Several genes of enigmatic function were also identified, suggesting potentially interesting areas of further study. Gm42031 was previously identified in a study of microglial activation. In that study, Wilson et al. identified its downregulation to be associated with neuro-inflammation32. Thus, the current finding of marked upregulation in the NZBWF1 strain in the context of inflammation is intriguing. Further characterization of Gm42031 and its functional impact on immune regulation may be a novel area of investigation.
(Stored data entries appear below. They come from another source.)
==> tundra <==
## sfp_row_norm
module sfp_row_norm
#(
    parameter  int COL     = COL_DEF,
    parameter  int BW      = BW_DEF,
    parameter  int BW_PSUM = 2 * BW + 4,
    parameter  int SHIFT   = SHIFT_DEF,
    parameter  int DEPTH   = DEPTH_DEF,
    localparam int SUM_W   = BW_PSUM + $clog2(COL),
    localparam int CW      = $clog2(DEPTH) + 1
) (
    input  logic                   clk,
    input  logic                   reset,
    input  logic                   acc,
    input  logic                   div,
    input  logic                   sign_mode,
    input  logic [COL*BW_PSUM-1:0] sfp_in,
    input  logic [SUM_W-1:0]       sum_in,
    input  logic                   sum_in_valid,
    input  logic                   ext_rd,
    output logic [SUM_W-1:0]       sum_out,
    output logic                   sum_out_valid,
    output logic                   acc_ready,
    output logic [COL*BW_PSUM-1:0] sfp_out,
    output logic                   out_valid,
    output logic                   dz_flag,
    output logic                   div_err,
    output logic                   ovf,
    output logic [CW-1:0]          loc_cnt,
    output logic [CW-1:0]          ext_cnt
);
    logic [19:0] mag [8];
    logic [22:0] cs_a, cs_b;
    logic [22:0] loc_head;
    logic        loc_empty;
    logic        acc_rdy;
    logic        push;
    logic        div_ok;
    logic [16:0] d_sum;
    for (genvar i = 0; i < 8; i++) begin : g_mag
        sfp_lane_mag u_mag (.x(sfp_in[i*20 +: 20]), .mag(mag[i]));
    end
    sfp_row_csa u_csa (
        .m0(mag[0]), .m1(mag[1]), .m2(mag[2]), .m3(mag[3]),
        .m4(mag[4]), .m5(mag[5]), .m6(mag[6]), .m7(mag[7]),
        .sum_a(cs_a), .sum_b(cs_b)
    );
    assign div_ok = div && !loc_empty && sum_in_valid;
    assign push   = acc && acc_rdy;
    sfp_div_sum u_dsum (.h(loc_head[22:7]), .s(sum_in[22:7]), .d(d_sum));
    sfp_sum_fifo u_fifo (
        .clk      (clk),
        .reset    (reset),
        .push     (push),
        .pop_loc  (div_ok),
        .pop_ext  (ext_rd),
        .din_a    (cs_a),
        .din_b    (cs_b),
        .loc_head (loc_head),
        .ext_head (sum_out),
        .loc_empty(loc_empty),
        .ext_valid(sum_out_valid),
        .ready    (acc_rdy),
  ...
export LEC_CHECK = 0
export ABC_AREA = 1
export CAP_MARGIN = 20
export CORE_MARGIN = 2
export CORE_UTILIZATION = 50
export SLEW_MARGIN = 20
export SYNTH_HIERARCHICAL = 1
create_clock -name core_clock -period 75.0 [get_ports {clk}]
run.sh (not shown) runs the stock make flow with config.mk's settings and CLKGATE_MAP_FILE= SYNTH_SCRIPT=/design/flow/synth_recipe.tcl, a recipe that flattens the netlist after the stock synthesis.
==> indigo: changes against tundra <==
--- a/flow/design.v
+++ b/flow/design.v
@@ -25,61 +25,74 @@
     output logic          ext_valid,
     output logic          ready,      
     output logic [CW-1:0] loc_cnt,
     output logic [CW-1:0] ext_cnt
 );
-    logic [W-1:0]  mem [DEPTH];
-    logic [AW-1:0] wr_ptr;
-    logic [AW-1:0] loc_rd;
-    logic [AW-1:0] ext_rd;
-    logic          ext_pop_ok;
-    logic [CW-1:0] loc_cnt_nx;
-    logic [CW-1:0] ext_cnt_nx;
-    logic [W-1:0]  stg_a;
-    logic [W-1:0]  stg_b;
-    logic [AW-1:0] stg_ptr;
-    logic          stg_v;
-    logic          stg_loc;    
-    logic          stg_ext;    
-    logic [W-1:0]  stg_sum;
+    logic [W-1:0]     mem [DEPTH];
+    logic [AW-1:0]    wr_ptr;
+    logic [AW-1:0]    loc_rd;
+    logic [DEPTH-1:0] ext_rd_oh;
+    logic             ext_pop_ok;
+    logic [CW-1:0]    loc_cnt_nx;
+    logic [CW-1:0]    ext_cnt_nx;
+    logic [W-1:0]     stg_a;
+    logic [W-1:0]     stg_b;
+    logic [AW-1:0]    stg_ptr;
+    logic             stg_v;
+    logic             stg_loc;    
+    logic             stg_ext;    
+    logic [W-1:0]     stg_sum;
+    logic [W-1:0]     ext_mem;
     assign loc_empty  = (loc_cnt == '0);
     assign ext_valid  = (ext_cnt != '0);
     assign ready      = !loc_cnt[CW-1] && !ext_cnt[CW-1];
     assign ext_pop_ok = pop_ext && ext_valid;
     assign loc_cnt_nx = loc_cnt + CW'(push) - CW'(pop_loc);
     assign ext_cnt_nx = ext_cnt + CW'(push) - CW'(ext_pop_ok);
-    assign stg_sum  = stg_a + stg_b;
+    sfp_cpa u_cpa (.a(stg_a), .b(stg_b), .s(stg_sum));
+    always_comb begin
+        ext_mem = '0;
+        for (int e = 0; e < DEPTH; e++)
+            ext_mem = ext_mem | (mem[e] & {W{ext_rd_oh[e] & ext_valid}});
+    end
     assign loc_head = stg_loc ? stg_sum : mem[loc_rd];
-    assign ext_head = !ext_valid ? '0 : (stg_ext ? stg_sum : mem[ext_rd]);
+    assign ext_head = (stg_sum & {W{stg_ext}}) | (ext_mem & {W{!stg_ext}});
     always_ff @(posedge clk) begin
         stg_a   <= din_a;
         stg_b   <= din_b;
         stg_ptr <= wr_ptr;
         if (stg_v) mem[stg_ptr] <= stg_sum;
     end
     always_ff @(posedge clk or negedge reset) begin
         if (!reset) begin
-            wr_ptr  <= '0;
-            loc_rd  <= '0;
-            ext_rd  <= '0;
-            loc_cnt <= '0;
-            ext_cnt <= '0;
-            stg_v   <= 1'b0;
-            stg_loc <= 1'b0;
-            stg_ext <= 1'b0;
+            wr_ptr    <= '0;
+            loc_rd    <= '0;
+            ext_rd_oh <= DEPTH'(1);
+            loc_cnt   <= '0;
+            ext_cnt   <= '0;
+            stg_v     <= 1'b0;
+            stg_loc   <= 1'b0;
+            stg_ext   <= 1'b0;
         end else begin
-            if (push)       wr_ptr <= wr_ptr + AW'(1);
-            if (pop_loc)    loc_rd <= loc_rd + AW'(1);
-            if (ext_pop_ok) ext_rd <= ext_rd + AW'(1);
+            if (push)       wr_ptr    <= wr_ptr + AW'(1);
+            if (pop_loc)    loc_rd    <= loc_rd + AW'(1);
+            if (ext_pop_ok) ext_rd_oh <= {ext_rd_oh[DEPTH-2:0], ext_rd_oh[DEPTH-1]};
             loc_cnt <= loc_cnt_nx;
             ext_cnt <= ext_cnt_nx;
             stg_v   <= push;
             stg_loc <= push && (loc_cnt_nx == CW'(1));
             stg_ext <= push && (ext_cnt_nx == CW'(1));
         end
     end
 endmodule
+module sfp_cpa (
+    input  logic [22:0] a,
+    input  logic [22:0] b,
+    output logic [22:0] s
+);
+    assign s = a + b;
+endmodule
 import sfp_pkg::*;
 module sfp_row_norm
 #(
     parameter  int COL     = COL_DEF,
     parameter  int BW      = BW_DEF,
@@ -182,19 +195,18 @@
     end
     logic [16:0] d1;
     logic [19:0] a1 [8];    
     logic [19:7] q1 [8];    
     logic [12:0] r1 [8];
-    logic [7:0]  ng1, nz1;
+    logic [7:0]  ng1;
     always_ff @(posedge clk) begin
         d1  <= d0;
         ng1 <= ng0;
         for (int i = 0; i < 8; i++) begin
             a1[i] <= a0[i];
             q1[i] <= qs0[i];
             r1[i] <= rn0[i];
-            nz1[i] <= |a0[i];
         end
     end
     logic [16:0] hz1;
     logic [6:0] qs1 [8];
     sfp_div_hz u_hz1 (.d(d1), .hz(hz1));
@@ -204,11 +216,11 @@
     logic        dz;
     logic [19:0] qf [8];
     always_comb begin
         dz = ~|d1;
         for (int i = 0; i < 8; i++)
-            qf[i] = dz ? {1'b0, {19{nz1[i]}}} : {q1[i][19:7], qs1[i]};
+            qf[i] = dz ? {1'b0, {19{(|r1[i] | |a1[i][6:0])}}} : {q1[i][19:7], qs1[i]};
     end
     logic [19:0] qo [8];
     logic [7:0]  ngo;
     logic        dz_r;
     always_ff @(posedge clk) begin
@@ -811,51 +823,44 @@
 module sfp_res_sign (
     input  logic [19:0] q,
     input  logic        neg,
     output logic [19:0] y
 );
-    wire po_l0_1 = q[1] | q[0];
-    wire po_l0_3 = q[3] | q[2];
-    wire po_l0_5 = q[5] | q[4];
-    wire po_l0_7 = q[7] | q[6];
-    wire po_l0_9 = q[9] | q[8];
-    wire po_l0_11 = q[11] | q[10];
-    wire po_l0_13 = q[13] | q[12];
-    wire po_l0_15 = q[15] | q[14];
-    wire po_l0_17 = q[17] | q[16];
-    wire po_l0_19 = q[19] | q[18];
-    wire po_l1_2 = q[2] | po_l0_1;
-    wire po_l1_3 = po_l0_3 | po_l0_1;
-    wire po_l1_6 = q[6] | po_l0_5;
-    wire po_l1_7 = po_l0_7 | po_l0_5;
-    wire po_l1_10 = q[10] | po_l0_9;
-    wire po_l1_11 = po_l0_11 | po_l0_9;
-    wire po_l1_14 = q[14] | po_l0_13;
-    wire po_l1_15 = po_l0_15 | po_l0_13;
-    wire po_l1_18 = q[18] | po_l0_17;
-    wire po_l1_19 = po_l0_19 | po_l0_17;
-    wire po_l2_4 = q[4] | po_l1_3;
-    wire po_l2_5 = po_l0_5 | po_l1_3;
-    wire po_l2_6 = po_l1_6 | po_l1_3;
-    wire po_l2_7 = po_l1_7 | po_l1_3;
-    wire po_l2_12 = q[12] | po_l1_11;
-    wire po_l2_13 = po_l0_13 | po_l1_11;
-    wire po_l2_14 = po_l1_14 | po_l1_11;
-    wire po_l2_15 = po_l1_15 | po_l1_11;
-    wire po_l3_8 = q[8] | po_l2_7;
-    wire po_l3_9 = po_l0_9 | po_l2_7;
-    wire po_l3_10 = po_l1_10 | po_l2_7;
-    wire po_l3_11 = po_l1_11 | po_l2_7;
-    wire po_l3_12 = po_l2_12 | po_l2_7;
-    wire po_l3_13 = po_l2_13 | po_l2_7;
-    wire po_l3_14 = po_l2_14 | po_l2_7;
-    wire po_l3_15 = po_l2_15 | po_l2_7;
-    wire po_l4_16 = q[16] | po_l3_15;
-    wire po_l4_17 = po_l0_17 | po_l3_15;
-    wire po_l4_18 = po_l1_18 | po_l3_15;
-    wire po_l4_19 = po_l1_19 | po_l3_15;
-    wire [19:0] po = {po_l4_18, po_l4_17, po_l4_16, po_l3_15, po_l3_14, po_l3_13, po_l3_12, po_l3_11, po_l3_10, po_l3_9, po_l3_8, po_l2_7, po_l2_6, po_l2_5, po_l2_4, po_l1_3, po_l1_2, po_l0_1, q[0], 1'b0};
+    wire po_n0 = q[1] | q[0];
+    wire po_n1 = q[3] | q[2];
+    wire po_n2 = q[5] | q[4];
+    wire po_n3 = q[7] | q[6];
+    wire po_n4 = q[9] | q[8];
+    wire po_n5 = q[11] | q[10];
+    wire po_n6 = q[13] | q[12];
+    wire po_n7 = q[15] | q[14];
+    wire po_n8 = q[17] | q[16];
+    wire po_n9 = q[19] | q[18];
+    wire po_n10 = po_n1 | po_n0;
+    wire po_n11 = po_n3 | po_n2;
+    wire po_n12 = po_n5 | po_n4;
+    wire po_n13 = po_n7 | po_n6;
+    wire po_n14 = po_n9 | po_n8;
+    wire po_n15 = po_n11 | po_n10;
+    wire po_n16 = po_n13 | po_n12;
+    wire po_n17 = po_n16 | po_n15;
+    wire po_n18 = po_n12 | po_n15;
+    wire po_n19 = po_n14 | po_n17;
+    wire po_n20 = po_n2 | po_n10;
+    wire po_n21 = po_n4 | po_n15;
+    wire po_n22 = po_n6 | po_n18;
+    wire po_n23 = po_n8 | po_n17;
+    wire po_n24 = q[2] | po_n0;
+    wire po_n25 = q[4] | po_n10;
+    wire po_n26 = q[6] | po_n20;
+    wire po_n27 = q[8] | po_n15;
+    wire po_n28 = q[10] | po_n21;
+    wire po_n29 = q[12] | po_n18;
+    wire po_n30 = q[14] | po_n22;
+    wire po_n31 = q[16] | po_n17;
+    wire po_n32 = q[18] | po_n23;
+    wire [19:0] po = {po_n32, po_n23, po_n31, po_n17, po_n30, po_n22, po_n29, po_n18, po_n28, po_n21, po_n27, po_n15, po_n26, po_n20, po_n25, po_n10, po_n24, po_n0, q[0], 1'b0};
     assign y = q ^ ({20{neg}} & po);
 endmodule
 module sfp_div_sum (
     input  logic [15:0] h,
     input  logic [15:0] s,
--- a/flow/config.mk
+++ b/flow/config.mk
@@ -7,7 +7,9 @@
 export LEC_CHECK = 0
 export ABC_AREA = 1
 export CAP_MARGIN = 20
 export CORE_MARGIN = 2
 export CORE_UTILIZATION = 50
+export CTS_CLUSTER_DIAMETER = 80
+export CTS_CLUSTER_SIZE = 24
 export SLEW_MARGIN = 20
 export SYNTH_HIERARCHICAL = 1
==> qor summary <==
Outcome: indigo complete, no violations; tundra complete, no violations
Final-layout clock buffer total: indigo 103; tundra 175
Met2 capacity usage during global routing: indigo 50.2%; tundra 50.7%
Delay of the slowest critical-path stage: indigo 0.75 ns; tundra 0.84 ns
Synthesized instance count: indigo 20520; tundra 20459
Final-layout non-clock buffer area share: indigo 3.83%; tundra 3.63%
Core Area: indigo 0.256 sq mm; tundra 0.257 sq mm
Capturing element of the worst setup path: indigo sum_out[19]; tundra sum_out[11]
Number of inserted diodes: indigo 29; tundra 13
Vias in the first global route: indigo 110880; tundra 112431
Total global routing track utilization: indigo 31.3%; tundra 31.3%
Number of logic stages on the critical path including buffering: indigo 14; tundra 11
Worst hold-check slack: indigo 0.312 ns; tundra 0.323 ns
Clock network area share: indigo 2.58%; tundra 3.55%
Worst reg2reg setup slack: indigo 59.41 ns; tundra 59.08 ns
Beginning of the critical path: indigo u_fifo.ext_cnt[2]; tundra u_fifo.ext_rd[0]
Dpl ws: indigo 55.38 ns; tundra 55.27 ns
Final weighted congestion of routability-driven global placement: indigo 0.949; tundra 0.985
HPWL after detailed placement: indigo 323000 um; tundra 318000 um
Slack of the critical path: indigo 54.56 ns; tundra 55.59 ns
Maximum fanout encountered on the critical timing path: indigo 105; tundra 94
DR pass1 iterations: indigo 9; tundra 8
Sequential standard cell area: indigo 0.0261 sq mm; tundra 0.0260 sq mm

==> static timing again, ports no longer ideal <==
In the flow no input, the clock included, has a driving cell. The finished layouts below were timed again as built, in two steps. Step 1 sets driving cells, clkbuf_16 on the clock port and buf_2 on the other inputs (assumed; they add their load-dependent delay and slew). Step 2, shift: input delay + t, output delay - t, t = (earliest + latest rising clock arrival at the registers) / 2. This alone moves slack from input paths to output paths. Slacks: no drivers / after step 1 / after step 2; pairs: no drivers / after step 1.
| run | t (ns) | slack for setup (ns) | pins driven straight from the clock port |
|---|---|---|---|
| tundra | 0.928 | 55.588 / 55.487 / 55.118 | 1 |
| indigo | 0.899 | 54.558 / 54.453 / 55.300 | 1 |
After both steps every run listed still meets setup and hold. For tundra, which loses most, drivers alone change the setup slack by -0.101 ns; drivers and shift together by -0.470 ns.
To our knowledge, this is the first study to leverage single cell RNA sequencing in examining the bone marrow of the NZBWF1 mouse strain. Prior studies in this model have examined single cell transcriptomics in the kidney and lung of affected mice later in the disease course45,46. There, the author’s identified extensive immune cell infiltration and activation, consisting of nearly all major immune cell types. Thus, our study uniquely examines the developmental milieu of these immune cells at an early time point, prior to the development of overt autoimmunity.

Our study has several limitations. First, we examined only a single time point. It is possible earlier time points would have identified more proximate genetic contributors to autoimmune predisposition in the NZBWF1 strain. Similarly, given this cross-sectional design, we cannot establish whether the observed gene expression changes cause autoimmunity. Future studies could examine longitudinal gene expression changes to more comprehensively chart the genetic and transcriptomic landscape of autoimmune development in the NZBWF1. Furthermore, targeted perturbations of the candidate pathways (e.g. ferritin light chain) could provide more insight into their causal role and establish therapeutic candidacy.

Taken together, the current data represent an atlas of hematopoietic phenotype early in the course of disease development of the NZBWF1 mouse. The data are not only consistent with the B cell activation and interferon signaling expected of SLE, but also identify several novel areas of interest, most notably, the ferritin light chain signaling axis. Data sets such as the one from this study may be useful for gaining a better understanding of this devastating disease leading to better therapeutic approaches.